TASK DETAILS: Copy, word for word, each line of the data below from the first through the line containing "localparam logic [CWND_W-1:0] CWND_RESET", and stop there.

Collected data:
+++++
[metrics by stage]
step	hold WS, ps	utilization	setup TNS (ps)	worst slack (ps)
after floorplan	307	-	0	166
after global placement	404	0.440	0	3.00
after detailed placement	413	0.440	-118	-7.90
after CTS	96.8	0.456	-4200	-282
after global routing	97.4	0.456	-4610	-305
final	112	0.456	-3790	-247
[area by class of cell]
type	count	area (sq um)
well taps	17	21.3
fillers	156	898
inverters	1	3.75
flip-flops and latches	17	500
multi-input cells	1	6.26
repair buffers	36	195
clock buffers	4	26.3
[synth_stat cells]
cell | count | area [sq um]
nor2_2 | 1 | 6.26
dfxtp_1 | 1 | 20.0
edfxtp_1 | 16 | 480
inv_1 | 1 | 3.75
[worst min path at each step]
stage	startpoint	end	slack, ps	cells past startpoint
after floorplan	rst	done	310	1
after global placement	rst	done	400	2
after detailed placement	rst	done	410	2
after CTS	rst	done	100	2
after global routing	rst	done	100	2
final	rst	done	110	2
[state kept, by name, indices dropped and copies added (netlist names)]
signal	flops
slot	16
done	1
### src/hdl/rgwc_pkg.sv
// rgwc_pkg: shared types and constants of the rtt gradient window controller
// no dependencies; imported by rgwc_ctrl, rgwc_dp and the top level
`default_nettype none

package rgwc_pkg;

    // default depth of the rtt sample ring
    localparam int unsigned WINDOW_DEF = 8;

    // field widths
    localparam int unsigned SEQ_W    = 32;
    localparam int unsigned TIME_W   = 32;
    localparam int unsigned RTT_W    = 16;
    localparam int unsigned CWND_W   = 24;
    localparam int unsigned PKT_W    = 16;
    localparam int unsigned STEP_W   = 8;
    localparam int unsigned FACTOR_W = 9;
    localparam int unsigned PCT_W    = 7;
    localparam int unsigned CFG_W    = 9;
    localparam int unsigned IDX_W    = 2;

    // constants of the update rule
    localparam logic [RTT_W-1:0]  RTT_MAX    = '1;
    localparam logic [CWND_W-1:0] CWND_MAX   = '1;
    localparam logic [CWND_W-1:0] CWND_RESET = 24'd256;
    localparam logic [CWND_W:0]   ONE_PACKET = 25'd256;
    localparam logic [7:0]        PCT_SCALE  = 8'd100;

    // configuration register indexes
    localparam logic [IDX_W-1:0] REG_INCREASE_STEP   = 2'd0;
    localparam logic [IDX_W-1:0] REG_DECREASE_FACTOR = 2'd1;
    localparam logic [IDX_W-1:0] REG_STABLE_PERCENT  = 2'd2;

    // configuration reset values
    localparam logic [STEP_W-1:0]   STEP_RESET   = 8'd59;
    localparam logic [FACTOR_W-1:0] FACTOR_RESET = 9'd192;
    localparam logic [PCT_W-1:0]    PCT_RESET    = 7'd3;

    // window action codes
    typedef enum logic [1:0] {
        ACT_HOLD    = 2'd0,
        ACT_INC     = 2'd1,
        ACT_BACKOFF = 2'd2,
        ACT_FIRST   = 2'd3
    } t_action;

    // controller states
    typedef enum logic [2:0] {
        ST_IDLE,
        ST_SAMPLE,
        ST_READ,
        ST_DRAIN,
        ST_STABLE,
        ST_UPDATE,
        ST_LOAD
    } t_state;

    // commands from controller to datapath
    typedef struct packed {
        logic capture;
        logic sample;
        logic read;
        logic stable;
        logic update;
        logic load;
    } t_dp_cmd;

    // status from datapath to controller
    typedef struct packed {
        logic last_read;
        logic out_free;
    } t_dp_sts;

endpackage

`default_nettype wire

### src/hdl/rgwc_ctrl.sv
// rgwc_ctrl: sequencing state machine of the window controller
// depends on rgwc_pkg; drives the command struct of rgwc_dp
`default_nettype none

module rgwc_ctrl
    import rgwc_pkg::*;
(
    input  wire logic    i_clk,
    input  wire logic    i_rst_n,
    input  wire logic    i_in_valid,
    output logic         o_in_ready,
    input  wire t_dp_sts i_sts,
    output t_dp_cmd      o_cmd
);

    t_state r_state;
    t_state n_state;

    // state register
    always_ff @(posedge i_clk) begin
        if (!i_rst_n) begin
            r_state <= ST_IDLE;
        end else begin
            r_state <= n_state;
        end
    end

    // next state
    always_comb begin
        n_state = r_state;
        case (r_state)
            ST_IDLE: begin
                if (i_in_valid) n_state = ST_SAMPLE;
            end
            ST_SAMPLE: n_state = ST_READ;
            ST_READ: begin
                if (i_sts.last_read) n_state = ST_DRAIN;
            end
            ST_DRAIN:  n_state = ST_STABLE;
            ST_STABLE: n_state = ST_UPDATE;
            ST_UPDATE: n_state = ST_LOAD;
            ST_LOAD: begin
                if (i_sts.out_free) n_state = ST_IDLE;
            end
            default: n_state = ST_IDLE;
        endcase
    end

    // outputs
    always_comb begin
        o_cmd      = '0;
        o_in_ready = 1'b0;
        case (r_state)
            ST_IDLE: begin
                o_in_ready    = 1'b1;
                o_cmd.capture = i_in_valid;
            end
            ST_SAMPLE: o_cmd.sample = 1'b1;
            ST_READ:   o_cmd.read   = 1'b1;
            ST_DRAIN:  o_cmd        = '0;
            ST_STABLE: o_cmd.stable = 1'b1;
            ST_UPDATE: o_cmd.update = 1'b1;
            ST_LOAD:   o_cmd.load   = i_sts.out_free;
            default:   o_cmd        = '0;
        endcase
    end

endmodule

`default_nettype wire

### src/hdl/rgwc_dp.sv
// rgwc_dp: datapath of the window controller: rtt ring, minimum scan,
// stability test, window update and result register; depends on rgwc_pkg
`default_nettype none

module rgwc_dp
    import rgwc_pkg::*;
#(
    parameter int unsigned WINDOW = WINDOW_DEF
) (
    input  wire logic                i_clk,
    input  wire logic                i_rst_n,
    input  wire t_dp_cmd             i_cmd,
    output t_dp_sts                  o_sts,
    input  wire logic                i_cfg_we,
    input  wire logic [IDX_W-1:0]    i_cfg_idx,
    input  wire logic [CFG_W-1:0]    i_cfg_data,
    input  wire logic [SEQ_W-1:0]    i_acked_sequence,
    input  wire logic [TIME_W-1:0]   i_send_time_ms,
    input  wire logic [TIME_W-1:0]   i_ack_time_ms,
    output logic                     o_out_valid,
    input  wire logic                i_out_ready,
    output logic [PKT_W-1:0]         o_window_packets,
    output logic [RTT_W-1:0]         o_min_rtt_ms,
    output logic [1:0]               o_window_action
);

    localparam int unsigned AW = (WINDOW > 1) ? $clog2(WINDOW) : 1;
    localparam int unsigned FW = $clog2(WINDOW + 1);
    localparam logic [AW-1:0] SLOT_LAST = AW'(WINDOW - 1);
    localparam logic [FW-1:0] FILL_FULL = FW'(WINDOW);

    // configuration registers
    logic [STEP_W-1:0]   r_step;
    logic [FACTOR_W-1:0] r_factor;
    logic [PCT_W-1:0]    r_pct;

    // per request state
    logic [RTT_W-1:0]  r_rtt;
    logic              r_first;
    logic [RTT_W-1:0]  r_ring [WINDOW];
    logic [RTT_W-1:0]  r_rd_data;
    logic              r_cmp_vld;
    logic [FW-1:0]     r_k;
    logic [RTT_W-1:0]  r_best;
    logic              r_stable;

    // persistent state
    logic [FW-1:0]     r_fill;
    logic [AW-1:0]     r_slot;
    logic [RTT_W-1:0]  r_prev;
    logic [CWND_W-1:0] r_cwnd;
    logic              r_grew;
    t_action           r_act;

    // result register
    logic              r_out_valid;
    logic [PKT_W-1:0]  r_out_pkts;
    logic [RTT_W-1:0]  r_out_min;
    t_action           r_out_act;

    logic [TIME_W:0]        n_diff;
    logic [RTT_W-1:0]       n_rtt;
    logic signed [RTT_W:0]  n_delta;
    logic signed [24:0]     n_lhs;
    logic signed [24:0]     n_rhs;
    logic                   n_stable;
    logic [CWND_W+FACTOR_W-1:0] n_prod;
    logic [CWND_W:0]        n_sum;
    logic [CWND_W:0]        n_wide;
    t_action                n_act;
    logic [CWND_W-1:0]      n_cwnd;

    // configuration writes
    always_ff @(posedge i_clk) begin
        if (!i_rst_n) begin
            r_step   <= STEP_RESET;
            r_factor <= FACTOR_RESET;
            r_pct    <= PCT_RESET;
        end else if (i_cfg_we) begin
            case (i_cfg_idx)
                REG_INCREASE_STEP:   r_step   <= i_cfg_data[STEP_W-1:0];
                REG_DECREASE_FACTOR: r_factor <= i_cfg_data;
                REG_STABLE_PERCENT:  r_pct    <= i_cfg_data[PCT_W-1:0];
                default: ;
            endcase
        end
    end

    // rtt of the incoming ack, saturated; ack before send also saturates
    always_comb begin
        n_diff = {1'b0, i_ack_time_ms} - {1'b0, i_send_time_ms};
        if (n_diff[TIME_W] || (n_diff[TIME_W-1:0] > TIME_W'(RTT_MAX))) begin
            n_rtt = RTT_MAX;
        end else begin
            n_rtt = n_diff[RTT_W-1:0];
        end
    end

    // request capture
    always_ff @(posedge i_clk) begin
        if (i_cmd.capture) begin
            r_rtt   <= n_rtt;
            r_first <= (i_acked_sequence == '0);
        end
    end

    // sample ring write port
    always_ff @(posedge i_clk) begin
        if (i_cmd.sample) begin
            r_ring[r_slot] <= r_rtt;
        end
    end

    // sample ring read port, registered
    always_ff @(posedge i_clk) begin
        r_rd_data <= r_ring[r_k[AW-1:0]];
    end

    // fill count and write slot
    always_ff @(posedge i_clk) begin
        if (!i_rst_n) begin
            r_fill <= '0;
            r_slot <= '0;
        end else if (i_cmd.sample) begin
            if (r_fill != FILL_FULL) r_fill <= r_fill + FW'(1);
            r_slot <= (r_slot == SLOT_LAST) ? '0 : r_slot + AW'(1);
        end
    end

    // minimum scan over stored samples, one entry a cycle
    always_ff @(posedge i_clk) begin
        if (!i_rst_n) begin
            r_cmp_vld <= 1'b0;
        end else begin
            r_cmp_vld <= i_cmd.read;
        end
    end

    always_ff @(posedge i_clk) begin
        if (i_cmd.sample) begin
            r_k    <= '0;
            r_best <= RTT_MAX;
        end else begin
            if (i_cmd.read) r_k <= r_k + FW'(1);
            if (r_cmp_vld && (r_rd_data < r_best)) r_best <= r_rd_data;
        end
    end

    assign o_sts.last_read = (FW'(r_k + FW'(1)) == r_fill);
    assign o_sts.out_free  = !r_out_valid || i_out_ready;

    // stability test: 100*(min-prev) < pct*prev, prev non-zero
    always_comb begin
        n_delta  = $signed({1'b0, r_best}) - $signed({1'b0, r_prev});
        n_lhs    = 25'(n_delta * $signed({1'b0, PCT_SCALE}));
        n_rhs    = $signed({2'b00, 23'(r_pct * r_prev)});
        n_stable = (r_prev != '0) && (n_lhs < n_rhs);
    end

    always_ff @(posedge i_clk) begin
        if (i_cmd.stable) r_stable <= n_stable;
    end

    // window update
    always_comb begin
        n_prod = r_cwnd * r_factor;
        n_sum  = {1'b0, r_cwnd};
        n_act  = ACT_HOLD;
        if (r_first) begin
            n_sum = {1'b0, r_cwnd} + ONE_PACKET;
            n_act = ACT_FIRST;
        end else if (r_stable) begin
            n_sum = {1'b0, r_cwnd} + (CWND_W+1)'(r_step);
            n_act = ACT_INC;
        end else if (r_grew) begin
            n_act = ACT_BACKOFF;
        end
        n_wide = (n_act == ACT_BACKOFF) ? n_prod[CWND_W+FACTOR_W-1:8] : n_sum;
        n_cwnd = n_wide[CWND_W] ? CWND_MAX : n_wide[CWND_W-1:0];
    end

    always_ff @(posedge i_clk) begin
        if (!i_rst_n) begin
            r_prev <= '0;
            r_cwnd <= CWND_RESET;
            r_grew <= 1'b0;
        end else if (i_cmd.update) begin
            r_prev <= r_best;
            r_cwnd <= n_cwnd;
            r_grew <= (n_cwnd > r_cwnd);
        end
    end

    always_ff @(posedge i_clk) begin
        if (i_cmd.update) r_act <= n_act;
    end

    // result register
    always_ff @(posedge i_clk) begin
        if (!i_rst_n) begin
            r_out_valid <= 1'b0;
        end else if (i_cmd.load) begin
            r_out_valid <= 1'b1;
        end else if (i_out_ready) begin
            r_out_valid <= 1'b0;
        end
    end

    always_ff @(posedge i_clk) begin
        if (i_cmd.load) begin
            r_out_pkts <= (r_cwnd[CWND_W-1:8] == '0) ? PKT_W'(1) : r_cwnd[CWND_W-1:8];
            r_out_min  <= r_prev;
            r_out_act  <= r_act;
        end
    end

    assign o_out_valid      = r_out_valid;
    assign o_window_packets = r_out_pkts;
    assign o_min_rtt_ms     = r_out_min;
    assign o_window_action  = r_out_act;

endmodule

`default_nettype wire

### src/hdl/rtt_gradient_window_controller.sv
// rtt_gradient_window_controller: a request passes capture, ring write, ring scan,
// drain, stability test, window update and result load in that order; the one-port
// ring scan reads one stored sample a cycle; one request is in work at a time, so
// a new request is accepted only after the previous result has been loaded.
// synchronous active-low reset: window one packet, ring empty, registers default
// depends on rgwc_pkg, rgwc_ctrl and rgwc_dp
`default_nettype none

module rtt_gradient_window_controller
    import rgwc_pkg::*;
#(
    parameter int unsigned WINDOW = WINDOW_DEF
) (
    input  wire logic               i_clk,
    input  wire logic               i_rst_n,
    input  wire logic               i_cfg_we,
    input  wire logic [IDX_W-1:0]   i_cfg_idx,
    input  wire logic [CFG_W-1:0]   i_cfg_data,
    input  wire logic               i_in_valid,
    output logic                    o_in_ready,
    input  wire logic [SEQ_W-1:0]   i_acked_sequence,
    input  wire logic [TIME_W-1:0]  i_send_time_ms,
    input  wire logic [TIME_W-1:0]  i_ack_time_ms,
    output logic                    o_out_valid,
    input  wire logic               i_out_ready,
    output logic [PKT_W-1:0]        o_window_packets,
    output logic [RTT_W-1:0]        o_min_rtt_ms,
    output logic [1:0]              o_window_action
);

    t_dp_cmd cmd;
    t_dp_sts sts;

    // sequencer
    rgwc_ctrl u_ctrl (
        .i_clk      (i_clk),
        .i_rst_n    (i_rst_n),
        .i_in_valid (i_in_valid),
        .o_in_ready (o_in_ready),
        .i_sts      (sts),
        .o_cmd      (cmd)
    );

    // datapath
    rgwc_dp #(
        .WINDOW (WINDOW)
    ) u_dp (
        .i_clk            (i_clk),
        .i_rst_n          (i_rst_n),
        .i_cmd            (cmd),
        .o_sts            (sts),
        .i_cfg_we         (i_cfg_we),
        .i_cfg_idx        (i_cfg_idx),
        .i_cfg_data       (i_cfg_data),
        .i_acked_sequence (i_acked_sequence),
        .i_send_time_ms   (i_send_time_ms),
        .i_ack_time_ms    (i_ack_time_ms),
        .o_out_valid      (o_out_valid),
        .i_out_ready      (i_out_ready),
        .o_window_packets (o_window_packets),
        .o_min_rtt_ms     (o_min_rtt_ms),
        .o_window_action  (o_window_action)
    );

`ifndef NO_ASSERTIONS
    // at most one datapath command a cycle
    a_cmd_onehot: assert property (@(posedge i_clk) disable iff (!i_rst_n)
        $onehot0({cmd.capture, cmd.sample, cmd.read, cmd.stable, cmd.update, cmd.load}))
        else $error("more than one datapath command");

    // an accepted request is written into the ring next cycle
    a_accept_sample: assert property (@(posedge i_clk) disable iff (!i_rst_n)
        (i_in_valid && o_in_ready) |=> cmd.sample)
        else $error("accepted request not sampled");

    // a result load always shows up as a valid result
    a_load_valid: assert property (@(posedge i_clk) disable iff (!i_rst_n)
        cmd.load |=> o_out_valid)
        else $error("loaded result not valid");

    // the scan stops after the last stored sample
    a_scan_end: assert property (@(posedge i_clk) disable iff (!i_rst_n)
        (cmd.read && sts.last_read) |=> !cmd.read)
        else $error("scan ran past the fill count");
`endif

endmodule

`default_nettype wire
### config.mk
export PLATFORM = sky130hd
export DESIGN_NAME = rtt_gradient_window_controller
export DESIGN_NICKNAME = d
export VERILOG_FILES = /design/src/hdl/rgwc_pkg.sv /design/src/hdl/rgwc_ctrl.sv /design/src/hdl/rgwc_dp.sv /design/src/hdl/rtt_gradient_window_controller.sv
export SDC_FILE = /design/constraint.sdc
export NUM_CORES = 1
export LEC_CHECK = 0
export BUFFER_PORTS_ARGS = -buffer_cell sky130_fd_sc_hd__buf_4
export CORE_ASPECT_RATIO = 0.9
export CORE_MARGIN = 2
export CORE_UTILIZATION = 35
export CTS_CLUSTER_DIAMETER = 120
export DETAILED_ROUTE_END_ITERATION = 12
export GPL_ROUTABILITY_DRIVEN = 0
export PLACE_DENSITY_LB_ADDON = 0.05
export SLEW_MARGIN = 40
export SYNTH_ARGS = -nofsm -noshare
export SYNTH_HDL_FRONTEND = slang
export SYNTH_SLANG_ARGS = --single-unit
### constraint.sdc
create_clock -name i_clk -period 18.17 [get_ports i_clk]
set_input_delay 1.817 -clock i_clk [delete_from_list [all_inputs] [get_ports i_clk]]
set_output_delay 1.817 -clock i_clk [all_outputs]
set_load 0.05 [all_outputs]
# After elaboration in Yosys (flattened, before gate mapping)
# Memory sizes are Yosys's and may differ from the RTL's. A register that Yosys moved wholly into a read port is not among the register bits.
# Index checks and enable logic that the tools add are counted.
# W data, S select, Z words.
# totals
ramBits	128
input_bits	112
register_bits	151
elab_cells	89
mem_count	1
output_inout_bits	36
# classes
eq_ne	15
multipliers	3
addsub	7
n_reduce_logical	16
n_lt_le_gt_ge	4
mux	23
# memory_table
memory	words	width	rd	rd_ports_with_merged_regs	wr	line	source
u_dp.r_ring	8	16	1	1	1	rgwc_dp.sv:40	logic [RTT_W-1:0] r_ring [WINDOW];
# op_table
cell	count
$mux W25	3
$mul A24 B9 Y33	1
$sub A32 B32 Y33	1
$gt A32 B16 Y1 const B	1
$logic_not A32 Y1	1
$add A24 B8 Y25	1
$add A24 B9 Y25 const B	1
$lt A25 B24 Y1	1
$gt A24 B24 Y1	1
$mux W24	1
$mul A17 B6 Y23 const B	1
$mul A7 B16 Y23	1
$pmux W3 S7	1
$sub A16 B16 Y17	1
$logic_not A16 Y1	1
$lt A16 B16 Y1	1
$reduce_bool A16 Y1	1
$eq A3 B3 Y1 const B	4
$mux W3	4
$mux W1	11
$add A4 B1 Y4 const B	2
$reduce_and A2 Y1	4
$eq A3 B2 Y1 const B	2
$mux W2	3
other kinds (15)	19

# Depth between registers and ports, before layout
# Gate-level depths: netlist (run 1).
# depth
word_depth	7
depth_mapped	34
ltp_nobuf	32

# Hierarchy
# Synthesis (run 1) repeated with hierarchy kept, for this count alone.
# hier_totals
cells_unflattened	2887
hier_area_um2	27736.6
# modules_own_cells
mod	area_per_inst_um2	seq_area_each_um2	n_inst	cells_per_inst
rgwc_dp	27482.6	7667.4	1	2856
rgwc_ctrl	254.0	60.1	1	31

# Worst setup path after synthesis (run 1)
# Ideal clock, no wire load.
# synth_path
path_type	register to register
startpoint	reg u_dp.r_factor[2]
endpoint	reg u_dp.r_grew
setup_time_ps	59
required_time_ps	18111
path_stages_with_launch	33
period_less_slack_ps	7113
path_slack_ps	11057
t_arrival_ps	7053
path_buffers	4
path_cell_list	dfxtp_1 clkbuf_1 clkbuf_1 nand2_1 fa_1 inv_1 fa_1 fa_1 inv_1 fa_1 inv_1 ha_1 a21oi_1 o21ai_1 a31oi_1 a21boi_1 o311a_1 a211o_1 a21oi_2 xnor2_1 a32oi_1 buf_4 buf_6 nand2_1 ha_1 nand4_1 nor3_1 nand3_1 or3_1 nor3_1 nor3_1 o31ai_1 and2_1
# synth_via
elab_chain_len	4
# synth_rtl
item	line	source
from (decl)	rgwc_dp.sv:34	logic [FACTOR_W-1:0] r_factor;
from (signal assigned)	rgwc_dp.sv:82	REG_DECREASE_FACTOR: r_factor <= i_cfg_data;
$mul A24 B9 Y33	rgwc_dp.sv:166	n_prod = r_cwnd * r_factor;
$mux W25	rgwc_dp.sv:178	n_wide = (n_act == ACT_BACKOFF) ? n_prod[CWND_W+FACTOR_W-1:8] : n_sum;
$mux W24	rgwc_dp.sv:179	n_cwnd = n_wide[CWND_W] ? CWND_MAX : n_wide[CWND_W-1:0];
via u_dp.n_cwnd[20]	rgwc_dp.sv:71	logic [CWND_W-1:0] n_cwnd;
$gt A24 B24 Y1	rgwc_dp.sv:190	r_grew <= (n_cwnd > r_cwnd);
to (signal assigned)	rgwc_dp.sv:190	
to (decl)	rgwc_dp.sv:52	logic r_grew;
# The timed path passes the listed nets, and every way through them passes these cells.
# A chain may end at the register's enable or synchronous reset.

# Final worst setup path (run 1)
# layout_path
startpoint	reg u_dp.r_factor[4]
endpoint	reg u_dp.r_grew
# Same word-level chain as after synthesis.

==> impl_results.md, run 1 <==
- List of most frequent post-synthesis cells: inv_1 (450), nand2_1 (341), ha_1 (265)
- Ranking of synthesized cells by area: edfxtp_1 (20%), fa_1 (18%), ha_1 (12%)
- Run status: complete, no violations
- Global-route wire length before repair: about 110 mm
- # resized after CTS: 0
- Post-synth EDFFs: 182
- DR DRC count: 0
- Synth area leader: edfxtp_1
- Vias in the first global route: 20900
- HPWL after DPL: roughly 53 mm
- Synth Instances: slightly below 3000
- Syn nets: 3501
- CTS tree: yes
- Antenna Cells: 0
- CP Class: reg -> reg
- I/O pin total: ~150
- CTS root buf: clkbuf_16
- Fraction of the cycle the final worst path needs: roughly 46%
- VDD IR max: around 0.28 mV
- RR Endpoint: u_dp.r_grew$_SDFFE_PN0N_
- Setup Skew: between 0.02 and 0.025 ns
- Cells on worst reg2reg path: 28
- Max-slew violation count: 0
- CP Launch Point: u_dp.r_factor[4]$_SDFFE_PN0P_
- Worst setup endpoint: u_dp.r_grew$_SDFFE_PN0N_
- Leak Pwr: between 10 and 15 nW
- Reg2reg start: u_dp.r_factor[4]$_SDFFE_PN0P_
- Initial antenna violation count: 0
- Core Util, Final: between 30% and 40%
- Slowest cell on the critical path: dfxtp_1
- Top FF cell, synth: edfxtp_1
- Final worst setup slack: around 9.8 ns
- Final setup violating endpoints: 0
- Die ar.: 80700 µm²
- Setup bufs post-CTS: 0
- Worst-margin pin slew: around 0.86 ns
- Count of different cell masters after synthesis: 77
- Largest net degree at the start of global routing: between 70 and 80
- Total core area: 77800 µm²
- Tot GR Track Use: roughly 18%
- #FFs+latches synth: 295
- Rows: 97
- Final Net Count: about 3600
- Count leader, synth: inv_1
- Routed Wire Length: 70.8 mm
- DRT antenna net count: 0
- Via Count: around 20000
- Share of layout cells above drive strength 1: a little over a tenth
- Tmin final: approximately 8.3 ns
- Clock tree buffer depth: 3
- DR WL/cell: between 15 and 20 µm
- Post-synth top area share: ~20%
- P per Cell Area: 181 nW/µm²
- Die span in y: between 200 and 300 µm
- Inserted Clock Buffers: 37
- Slew headroom: a little over two fifths
- Critical path peak fanout: 48
- Drt first-iter violations: around 850
- Most common cell on crit path: fa_1
- Worst hold slack: ~0.46 ns
- Avg Vias per Cell: about 5
- Mapped Avg Cell Area: 9.53 µm²
- Hold Fails Final Rpt: 0
- Hold WC Path Type: reg -> reg
- CP arrival: between 8 and 9 ns
- Synth Warn #: 0
- Ys async rst share: 0%
- First-pass DRT Iterations: 5
- Setup crit start kind: register
- Hold Buf Count CTS: 0
- R2r setup slk: ~9.8 ns
- Die W: about 300 µm
- H-tree levels: 2
- Area grow syn2layout: 12.2%
- Slowest Stage Delay on Critical Path: between 0.8 and 0.9 ns
- Max-Cap Viols: 0
- Gr ovfl total: 0
- Seq/Total Area, Yosys: approximately 28%
- RSZ-0062 raised after global routing: false
- Fmax: 0.120 GHz
- Synthesized area: approximately 27000 µm²
- Clk slew on worst S/H paths: ~0.060 ns
- Pre-CTS setup slack: ~10 ns
- Setup TNS: 0 ns
- Port Buffer Count: 147
- CP Capture Type: register
- Clk_lat worst skew: around 0.57 ns
- Clock sink count: 295
- Required @ worst endpoint: 18.62 ns
- Starting Density: 35.3%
+++++
RESPONSE:
[metrics by stage]
step	hold WS, ps	utilization	setup TNS (ps)	worst slack (ps)
after floorplan	307	-	0	166
after global placement	404	0.440	0	3.00
after detailed placement	413	0.440	-118	-7.90
after CTS	96.8	0.456	-4200	-282
after global routing	97.4	0.456	-4610	-305
final	112	0.456	-3790	-247
[area by class of cell]
type	count	area (sq um)
well taps	17	21.3
fillers	156	898
inverters	1	3.75
flip-flops and latches	17	500
multi-input cells	1	6.26
repair buffers	36	195
clock buffers	4	26.3
[synth_stat cells]
cell | count | area [sq um]
nor2_2 | 1 | 6.26
dfxtp_1 | 1 | 20.0
edfxtp_1 | 16 | 480
inv_1 | 1 | 3.75
[worst min path at each step]
stage	startpoint	end	slack, ps	cells past startpoint
after floorplan	rst	done	310	1
after global placement	rst	done	400	2
after detailed placement	rst	done	410	2
after CTS	rst	done	100	2
after global routing	rst	done	100	2
final	rst	done	110	2
[state kept, by name, indices dropped and copies added (netlist names)]
signal	flops
slot	16
done	1
### src/hdl/rgwc_pkg.sv
// rgwc_pkg: shared types and constants of the rtt gradient window controller
// no dependencies; imported by rgwc_ctrl, rgwc_dp and the top level
`default_nettype none

package rgwc_pkg;

    // default depth of the rtt sample ring
    localparam int unsigned WINDOW_DEF = 8;

    // field widths
    localparam int unsigned SEQ_W    = 32;
    localparam int unsigned TIME_W   = 32;
    localparam int unsigned RTT_W    = 16;
    localparam int unsigned CWND_W   = 24;
    localparam int unsigned PKT_W    = 16;
    localparam int unsigned STEP_W   = 8;
    localparam int unsigned FACTOR_W = 9;
    localparam int unsigned PCT_W    = 7;
    localparam int unsigned CFG_W    = 9;
    localparam int unsigned IDX_W    = 2;

    // constants of the update rule
    localparam logic [RTT_W-1:0]  RTT_MAX    = '1;
    localparam logic [CWND_W-1:0] CWND_MAX   = '1;
    localparam logic [CWND_W-1:0] CWND_RESET = 24'd256;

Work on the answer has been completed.